◆ Supplied data
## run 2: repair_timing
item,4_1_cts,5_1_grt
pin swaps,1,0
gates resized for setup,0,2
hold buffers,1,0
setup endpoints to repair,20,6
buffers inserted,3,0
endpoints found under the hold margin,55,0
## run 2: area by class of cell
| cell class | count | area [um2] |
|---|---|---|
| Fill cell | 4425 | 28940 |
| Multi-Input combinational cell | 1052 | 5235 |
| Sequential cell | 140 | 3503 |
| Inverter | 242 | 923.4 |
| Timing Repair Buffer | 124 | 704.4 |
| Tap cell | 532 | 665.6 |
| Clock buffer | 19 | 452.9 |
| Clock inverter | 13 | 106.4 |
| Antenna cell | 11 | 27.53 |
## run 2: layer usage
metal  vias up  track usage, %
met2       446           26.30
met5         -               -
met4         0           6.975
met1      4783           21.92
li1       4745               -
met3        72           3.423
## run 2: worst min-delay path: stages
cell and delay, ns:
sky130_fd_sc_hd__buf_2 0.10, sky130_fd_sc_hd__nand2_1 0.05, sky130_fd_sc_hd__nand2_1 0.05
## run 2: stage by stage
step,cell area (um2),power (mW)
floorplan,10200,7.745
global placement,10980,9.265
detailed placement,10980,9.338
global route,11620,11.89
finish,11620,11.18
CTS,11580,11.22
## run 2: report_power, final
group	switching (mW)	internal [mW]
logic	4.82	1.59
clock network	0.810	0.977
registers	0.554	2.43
[src/rtl/mdio_pkg.sv]
package mdio_pkg;

   localparam int CMD_GO_BIT   = 29;
   localparam int CMD_OP_LO    = 26;
   localparam int CFG_DIV_LO   = 4;
   localparam int CFG_NOPRE_BT = 12;

   typedef enum logic [1:0] {
      OP_NONE  = 2'b00,
      OP_WRITE = 2'b01,
      OP_READ  = 2'b10,
      OP_RSVD  = 2'b11
   } mdio_op_e;

   typedef struct packed {
      mdio_op_e    op;
      logic [4:0]  phy;
      logic [4:0]  regad;
      logic [15:0] data;
   } mdio_cmd_t;

endpackage

[src/rtl/mdio_clk_div.sv]
module mdio_clk_div #(
   parameter int DIV_W = 6
) (
   input  logic             clk,
   input  logic             rst_n,
   input  logic             run,
   input  logic [DIV_W-1:0] div,
   output logic             mdc,
   output logic             fall_stb,
   output logic             rise_stb
);

   logic [DIV_W-1:0] cnt_q;
   logic             at_end;

   assign at_end   = (cnt_q == div);
   assign fall_stb = run &&  mdc && at_end;
   assign rise_stb = run && !mdc && at_end;

   always_ff @(posedge clk) begin
      if (!rst_n) begin
         cnt_q <= '0;
         mdc   <= 1'b1;
      end else if (!run) begin
         cnt_q <= '0;
         mdc   <= 1'b1;
      end else if (at_end) begin
         cnt_q <= '0;
         mdc   <= ~mdc;
      end else begin
         cnt_q <= cnt_q + 1'b1;
      end
   end

   // the half-period counter never passes the divider during a frame
   a_r3_cnt_bound: assert property (@(posedge clk) disable iff (!rst_n)
      (run && $past(run)) |-> (cnt_q <= div));

endmodule

[src/rtl/mdio_frame_seq.sv]
module mdio_frame_seq
   import mdio_pkg::*;
#(
   parameter int PRE_LEN = 32
) (
   input  logic        clk,
   input  logic        rst_n,
   input  logic        launch,
   input  mdio_cmd_t   cmd,
   input  logic        pre_off,
   input  logic        fall_stb,
   input  logic        rise_stb,
   input  logic        mdi,
   input  logic        mdc,
   output logic        active,
   output logic        mdo,
   output logic        mdo_oe,
   output logic        finish,
   output logic [15:0] cap_data,
   output logic        cap_fail
);

   localparam int FRAME_LEN = PRE_LEN + 32;
   localparam int IDX_W     = $clog2(FRAME_LEN + 1);
   localparam int PAD_LEN   = 1 << IDX_W;
   localparam logic [IDX_W-1:0] HDR_IDX  = IDX_W'(PRE_LEN);
   localparam logic [IDX_W-1:0] TA1_IDX  = IDX_W'(PRE_LEN + 14);
   localparam logic [IDX_W-1:0] TA2_IDX  = IDX_W'(PRE_LEN + 15);
   localparam logic [IDX_W-1:0] DAT_IDX  = IDX_W'(PRE_LEN + 16);
   localparam logic [IDX_W-1:0] LAST_IDX = IDX_W'(FRAME_LEN - 1);

   logic [IDX_W-1:0]   nxt_q;
   logic [IDX_W-1:0]   cur_q;
   logic [15:0]        sh_q;
   logic               fail_q;
   logic               is_rd;
   logic [31:0]        hdr;
   logic [PAD_LEN-1:0] bits_r;

   assign is_rd = (cmd.op == OP_READ);

   // bits_r[i] is the i-th bit placed on the line, preamble ones first
   always_comb begin
      hdr = {2'b01, cmd.op, cmd.phy, cmd.regad,
             (is_rd ? 2'b11 : 2'b10),
             (is_rd ? 16'hFFFF : cmd.data)};
      bits_r = '1;
      for (int i = 0; i < 32; i++) begin
         bits_r[PRE_LEN + i] = hdr[31 - i];
      end
   end

   assign finish   = active && rise_stb && (cur_q == LAST_IDX);
   assign cap_data = {sh_q[14:0], mdi};
   assign cap_fail = fail_q;

   always_ff @(posedge clk) begin
      if (!rst_n) begin
         active <= 1'b0;
         mdo    <= 1'b1;
         mdo_oe <= 1'b0;
         nxt_q  <= '0;
         cur_q  <= '0;
         sh_q   <= '0;
         fail_q <= 1'b0;
      end else if (launch) begin
         active <= 1'b1;
         nxt_q  <= pre_off ? HDR_IDX : '0;
         mdo    <= 1'b1;
         mdo_oe <= 1'b0;
         fail_q <= 1'b0;
      end else if (active && fall_stb) begin
         cur_q  <= nxt_q;
         nxt_q  <= nxt_q + 1'b1;
         mdo    <= bits_r[nxt_q];
         mdo_oe <= !(is_rd && (nxt_q >= TA1_IDX));
      end else if (active && rise_stb) begin
         if (is_rd && (cur_q == TA2_IDX)) begin
            fail_q <= mdi;
         end
         if (is_rd && (cur_q >= DAT_IDX)) begin
            sh_q <= {sh_q[14:0], mdi};
         end
         if (finish) begin
            active <= 1'b0;
            mdo_oe <= 1'b0;
            mdo    <= 1'b1;
         end
      end
   end

   // the line stays released through turnaround and data of a read
   a_r7_read_tristate: assert property (@(posedge clk) disable iff (!rst_n)
      (active && is_rd && (cur_q >= TA1_IDX)) |-> !mdo_oe);

   // the driven bit only moves when the clock falls or the frame ends
   a_r4_mdo_on_fall: assert property (@(posedge clk) disable iff (!rst_n)
      !$stable(mdo) |-> ($fell(mdc) || $fell(active)));

endmodule

[src/rtl/mdio_master.sv]
module mdio_master
   import mdio_pkg::*;
#(
   parameter int ADDR_W  = 4,
   parameter int DIV_W   = 6,
   parameter int DIV_RST = 49,
   parameter int PRE_LEN = 32
) (
   input  logic              clk,
   input  logic              rst_n,
   input  logic              bus_wr,
   input  logic [ADDR_W-1:0] bus_addr,
   input  logic [31:0]       bus_wdata,
   output logic [31:0]       bus_rdata,
   output logic              mgmt_clk_o,
   output logic              mgmt_dat_o,
   output logic              mgmt_dat_oe,
   input  logic              mgmt_dat_i
);

   localparam logic [ADDR_W-1:0] CMD_OFS = '0;
   localparam logic [ADDR_W-1:0] CFG_OFS = ADDR_W'(4);

   if (DIV_W < 1 || DIV_W > 6) begin : g_chk_div_w
      $error("mdio_master: DIV_W must lie in 1..6");
   end
   if (DIV_RST < 0 || DIV_RST >= (1 << DIV_W)) begin : g_chk_div_rst
      $error("mdio_master: DIV_RST does not fit DIV_W");
   end
   if (ADDR_W < 3) begin : g_chk_addr
      $error("mdio_master: ADDR_W too small for offset 4");
   end
   if (PRE_LEN < 1 || PRE_LEN > 32) begin : g_chk_pre
      $error("mdio_master: PRE_LEN must lie in 1..32");
   end

   mdio_cmd_t        cmd_q;
   logic             fail_q;
   logic [DIV_W-1:0] div_q;
   logic             nopre_q;
   logic             c22_q;
   logic             busy;
   logic             launch;
   logic             sel_cmd;
   logic             sel_cfg;
   logic             fall_stb;
   logic             rise_stb;
   logic             finish;
   logic [15:0]      cap_data;
   logic             cap_fail;
   logic [5:0]       div_rd;
   logic             wdata_unused;

   assign sel_cmd      = (bus_addr == CMD_OFS);
   assign sel_cfg      = (bus_addr == CFG_OFS);
   assign launch       = bus_wr && sel_cmd && !busy && bus_wdata[CMD_GO_BIT];
   assign div_rd       = 6'(div_q);
   assign wdata_unused = ^bus_wdata;

   always_ff @(posedge clk) begin
      if (!rst_n) begin
         cmd_q   <= '0;
         fail_q  <= 1'b0;
         div_q   <= DIV_W'(DIV_RST);
         nopre_q <= 1'b0;
         c22_q   <= 1'b1;
      end else if (!busy) begin
         if (bus_wr && sel_cmd) begin
            cmd_q.op    <= mdio_op_e'(bus_wdata[CMD_OP_LO +: 2]);
            cmd_q.phy   <= bus_wdata[25:21];
            cmd_q.regad <= bus_wdata[20:16];
            cmd_q.data  <= bus_wdata[15:0];
         end
         if (bus_wr && sel_cfg) begin
            div_q   <= bus_wdata[CFG_DIV_LO +: DIV_W];
            nopre_q <= bus_wdata[CFG_NOPRE_BT];
            c22_q   <= bus_wdata[0];
         end
      end else if (finish) begin
         if (cmd_q.op == OP_READ) begin
            cmd_q.data <= cap_data;
            fail_q     <= cap_fail;
         end else begin
            fail_q     <= 1'b0;
         end
      end
   end

   always_comb begin
      bus_rdata = '0;
      if (sel_cmd) begin
         bus_rdata = {2'b00, busy, fail_q, cmd_q};
      end else if (sel_cfg) begin
         bus_rdata = {19'b0, nopre_q, 2'b00, div_rd, 3'b000, c22_q};
      end
   end

   mdio_clk_div #(
      .DIV_W (DIV_W)
   ) u_clk (
      .clk      (clk),
      .rst_n    (rst_n),
      .run      (busy),
      .div      (div_q),
      .mdc      (mgmt_clk_o),
      .fall_stb (fall_stb),
      .rise_stb (rise_stb)
   );

   mdio_frame_seq #(
      .PRE_LEN (PRE_LEN)
   ) u_seq (
      .clk      (clk),
      .rst_n    (rst_n),
      .launch   (launch),
      .cmd      (cmd_q),
      .pre_off  (nopre_q),
      .fall_stb (fall_stb),
      .rise_stb (rise_stb),
      .mdi      (mgmt_dat_i),
      .mdc      (mgmt_clk_o),
      .active   (busy),
      .mdo      (mgmt_dat_o),
      .mdo_oe   (mgmt_dat_oe),
      .finish   (finish),
      .cap_data (cap_data),
      .cap_fail (cap_fail)
   );

   // outside a frame the line is released and the clock idles high
   a_r2_idle_released: assert property (@(posedge clk) disable iff (!rst_n)
      !busy |-> (!mgmt_dat_oe && mgmt_clk_o));

   // command fields cannot change while a frame is running
   a_r9_fields_hold: assert property (@(posedge clk) disable iff (!rst_n)
      (busy && $past(busy)) |-> ($stable(cmd_q) && $stable(div_q) && $stable(nopre_q)));

   // the fail flag and data field only move as the frame ends
   a_r10_result_at_end: assert property (@(posedge clk) disable iff (!rst_n)
      (!$stable(fail_q) || !$stable(cmd_q.data)) |-> ($fell(busy) || $past(!busy)));

endmodule

[config.mk]
export PLATFORM = sky130hd
export DESIGN_NAME = mdio_master
export DESIGN_NICKNAME = d
export VERILOG_FILES = /design/src/rtl/mdio_pkg.sv /design/src/rtl/mdio_clk_div.sv /design/src/rtl/mdio_frame_seq.sv /design/src/rtl/mdio_master.sv
export SDC_FILE = /design/constraint.sdc
export NUM_CORES = 1
export LEC_CHECK = 0
export BUFFER_PORTS_ARGS = -buffer_cell sky130_fd_sc_hd__buf_2
export CAP_MARGIN = 20
export CORE_UTILIZATION = 55
export CTS_BUF_LIST = sky130_fd_sc_hd__clkbuf_4
export CTS_CLUSTER_SIZE = 16
export DETAILED_ROUTE_END_ITERATION = 6
export PLACE_DENSITY = 0.79
export SYNTH_ARGS = -nofsm -noshare
export SYNTH_HDL_FRONTEND = slang
export SYNTH_SLANG_ARGS = --single-unit
[constraint.sdc]
create_clock -name clk -period 2.2 [get_ports clk]
set_input_delay 0.11 -clock clk [delete_from_list [all_inputs] [get_ports clk]]
set_output_delay 0.11 -clock clk [all_outputs]
set_load 0.01 [all_outputs]
; After elaboration in Yosys (flattened, before gate mapping)
; Index checks and enable logic that the tools add are counted.
[totals]
regBits = 77
input_bits = 40
[classes]
n_addsub = 2
n_lt_le_gt_ge = 3
eq_ne = 8
mux = 22
bitwise = 5
n_reduce_logical = 36
[ops]
columns = op, count
row1 = $mux 16, 5
row2 = $mux 30, 1
row3 = $eq 7x6->1 const B, 2
row4 = $ge 7x6->1 const B, 2
row5 = $logic_and 1x1->1, 14
row6 = $mux 7, 2
row7 = $mux 13, 1
row8 = $reduce_and 2->1, 6
row9 = $reduce_bool 2->1, 6
row10 = $mux 1, 11
row11 = $reduce_and 3->1, 3
row12 = $lt 7x8->1 const B, 1
row13 = $add 7x1->7 const B, 1
row14 = $bmux 1 s7, 1
row15 = $add 6x1->6 const B, 1
row16 = $eq 6x6->1, 1
row17 = $mux 6, 1
row18 = $ne 2x2->1 const B, 3
row19 = $not 1->1, 5
row20 = $eq 4x3->1 const B, 1
row21 = $logic_not 4->1, 1
row22 = $reduce_and 4->1, 1
row23 = $logic_not 1->1, 3
row24 = $reduce_or 3->1, 1
row25 = 2 further kinds, 2

; Logic depth before layout (Yosys ltp)
; Gate-level depths: netlist (run 1).
[logic_depth]
ltp_word = 9
ltp_mapped = 9

; By module
; Synthesis (run 1) repeated with hierarchy kept, for this count alone.
[unflattened]
cells_unflattened = 445
area_unflattened_um2 = 4003.8
[modules_own_cells]
columns = mod, n_inst, cells_each, area_each_um2, seq_area_each_um2
row1 = mdio_master, 1, 230, 1988.2, 740.7
row2 = mdio_frame_seq, 1, 178, 1666.6, 660.6
row3 = mdio_clk_div, 1, 37, 349.1, 140.1

; Worst setup path after synthesis (run 1)
; Ideal clock, no wire load.
[synth_timing]
path_type = flip-flop to flip-flop
start = reg div_q[5]
end = reg u_seq.cur_q[4]
setup_ps = 128
t_arrival_ps = 1798
setup_slack_ps = 274
path_stages_with_launch = 7
path_buffers = 1
synth_period_minus_slack_ps = 1926
cell_sequence = dfxtp_1 > xor2_1 > or4_4 > nor3_4 > buf_6 > mux2i_1 > nor2_1
[synth_between]
elab_chain_cells = 4
[synth_lines]
columns = item, line
row1 = start: declaration, mdio_master.sv:39  ; logic [DIV_W-1:0] div_q;
row2 = start signal: assignment, mdio_master.sv:64  ; div_q <= DIV_W'(DIV_RST);
row3 = start signal: assignment, mdio_master.sv:75  ; div_q <= bus_wdata[CFG_DIV_LO +: DIV_W];
row4 = $eq 6x6->1, mdio_clk_div.sv:16  ; assign at_end = (cnt_q == div);
row5 = $logic_and 1x1->1, mdio_clk_div.sv:17  ; assign fall_stb = run && mdc && at_end;
row6 = $logic_and 1x1->1, mdio_frame_seq.sv:72  ; end else if (active && fall_stb) begin
row7 = $reduce_and 2->1 (no source line), -
row8 = end signal: assignment, mdio_frame_seq.sv:73  ; cur_q <= nxt_q;
row9 = end: declaration, mdio_frame_seq.sv:33  ; logic [IDX_W-1:0] cur_q;
; Every way passes these cells.
; A chain may end at the register's enable or synchronous reset.

; Worst setup path after layout (run 1)
[layout_timing]
start = reg u_clk.cnt_q[2]
end = reg cmd_q[14] (netlist name)
[layout_between]
elab_chain_cells = 6
[layout_lines]
columns = item, line
row1 = start: declaration, mdio_clk_div.sv:13  ; logic [DIV_W-1:0] cnt_q;
row2 = start signal: assignment, mdio_clk_div.sv:31  ; cnt_q <= cnt_q + 1'b1;
row3 = $eq 6x6->1, mdio_clk_div.sv:16
row4 = $logic_and 1x1->1, mdio_clk_div.sv:18  ; assign rise_stb = run && !mdc && at_end;
row5 = $logic_and 1x1->1 (2 in series), mdio_frame_seq.sv:53  ; assign finish = active && rise_stb && (cur_q == LAST_IDX);
row6 = $ne 2x2->1 (no source line), -
row7 = $reduce_and 3->1 (no source line), -
row8 = end: declaration, mdio_master.sv:37  ; mdio_cmd_t cmd_q;
; Every way passes these cells.

==> results of run 1 <==
[through the flow]
step / cells / util
2_1_floorplan: 444 / -
3_3_place_gp: 596 / 0.644
3_5_place_dp: 596 / 0.644
4_1_cts: 631 / 0.696
5_1_grt: 631 / 0.696
6_report: 631 / 0.696
[cell type report]
| type | count | area share |
|---|---|---|
| clock buffer | 9 | 0.0142 |
| sequential | 77 | 0.324 |
| clock inverter | 5 | 0.0163 |
| tap | 96 | 0.0253 |
| multi-input combinational | 313 | 0.451 |
| inverter | 22 | 0.0174 |
| timing repair buffer | 109 | 0.152 |
[tightest hold or removal path: stages]
cell and delay (ps):
sky130_fd_sc_hd__buf_2 140, sky130_fd_sc_hd__mux2i_1 80, sky130_fd_sc_hd__nor2_1 70
[registers in the layout (all words and copies together) (netlist names)]
| register | cells |
|---|---|
| c22_q | 1 |
| cmd_q | 28 |
| div_q | 6 |
| fail_q | 1 |
| nopre_q | 1 |
| u_clk.cnt_q | 6 |
| u_clk.mdc | 1 |
| u_seq.active | 1 |
| u_seq.cap_fail | 1 |
| u_seq.cur_q | 7 |
| u_seq.mdo | 1 |
| u_seq.mdo_oe | 1 |
| u_seq.nxt_q | 7 |
| u_seq.sh_q | 15 |
[synth_stat cells (all sizes together) (2+ instances only)]
library cell,count
buf,11
clkbuf,21
nand4,4
nand2,48
inv,22
nand2b,2
nor3,4
or2,2
a21oi,21
a211oi,3
xnor2,4
mux2,3
o21ai,21
a22o,8
mux2i,44
mux4,5
nor4,4
dfxtp,77
nor2,35
xor2,8
ha,3
and2,25
nand3b,3
a221oi,16
and3,3
nand3,23
nor2b,2
[power by group]
| group | internal [mW] | switching, mW |
|---|---|---|
| registers | 1.41 | 0.0120 |
| logic | 0.0858 | 0.0972 |
| clock network | 0.445 | 0.474 |
| total | 1.94 | 0.583 |
[worst min path at each step]
stage,end,cells after the start,startpoint
6_report,u_seq.sh_q[0]$_SDFFE_PN0P_,3,mgmt_dat_i
5_1_grt,u_seq.sh_q[0]$_SDFFE_PN0P_,3,mgmt_dat_i
4_1_cts,u_seq.sh_q[0]$_SDFFE_PN0P_,3,mgmt_dat_i
3_5_place_dp,cmd_q[22]$_SDFFE_PN0N_,3,bus_wdata[22]
3_3_place_gp,cmd_q[18]$_SDFFE_PN0N_,3,bus_wdata[18]
2_1_floorplan,cmd_q[16]$_SDFFE_PN0N_,2,bus_wdata[16]
[routing by layer]
metal / GRT usage / vias to the layer above / share of wire
met5: 0 / - / 0
met4: 0.130 / 0 / 0.026
met1: 0.357 / 1720 / 0.41
met2: 0.494 / 150 / 0.50
li1: - / 1738 / -
met3: 0.0448 / 32 / 0.060
[cells by family (layout without fill, tap and decap cells)]
family | count (synthesis) | after routing
and+or+nand+nor | 164 | 164
AOI/OAI and AO/OA | 80 | 80
DFF | 77 | 77
buffers and inverters | 54 | 145
muxes | 52 | 52
xor gates and xnor gates | 12 | 12
adders and majority gates | 3 | 3
other | 1 | 2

◆ Task prompt
All lines above from the one with "setup_slack_ps = 274" to the one with "row2 = start signal: assignment, mdio_clk_div.sv:31", inclusive, should be copied exactly, and no other lines.

◆ Task solution
setup_slack_ps = 274
path_stages_with_launch = 7
path_buffers = 1
synth_period_minus_slack_ps = 1926
cell_sequence = dfxtp_1 > xor2_1 > or4_4 > nor3_4 > buf_6 > mux2i_1 > nor2_1
[synth_between]
elab_chain_cells = 4
[synth_lines]
columns = item, line
row1 = start: declaration, mdio_master.sv:39  ; logic [DIV_W-1:0] div_q;
row2 = start signal: assignment, mdio_master.sv:64  ; div_q <= DIV_W'(DIV_RST);
row3 = start signal: assignment, mdio_master.sv:75  ; div_q <= bus_wdata[CFG_DIV_LO +: DIV_W];
row4 = $eq 6x6->1, mdio_clk_div.sv:16  ; assign at_end = (cnt_q == div);
row5 = $logic_and 1x1->1, mdio_clk_div.sv:17  ; assign fall_stb = run && mdc && at_end;
row6 = $logic_and 1x1->1, mdio_frame_seq.sv:72  ; end else if (active && fall_stb) begin
row7 = $reduce_and 2->1 (no source line), -
row8 = end signal: assignment, mdio_frame_seq.sv:73  ; cur_q <= nxt_q;
row9 = end: declaration, mdio_frame_seq.sv:33  ; logic [IDX_W-1:0] cur_q;
; Every way passes these cells.
; A chain may end at the register's enable or synchronous reset.

; Worst setup path after layout (run 1)
[layout_timing]
start = reg u_clk.cnt_q[2]
end = reg cmd_q[14] (netlist name)
[layout_between]
elab_chain_cells = 6
[layout_lines]
columns = item, line
row1 = start: declaration, mdio_clk_div.sv:13  ; logic [DIV_W-1:0] cnt_q;
row2 = start signal: assignment, mdio_clk_div.sv:31  ; cnt_q <= cnt_q + 1'b1;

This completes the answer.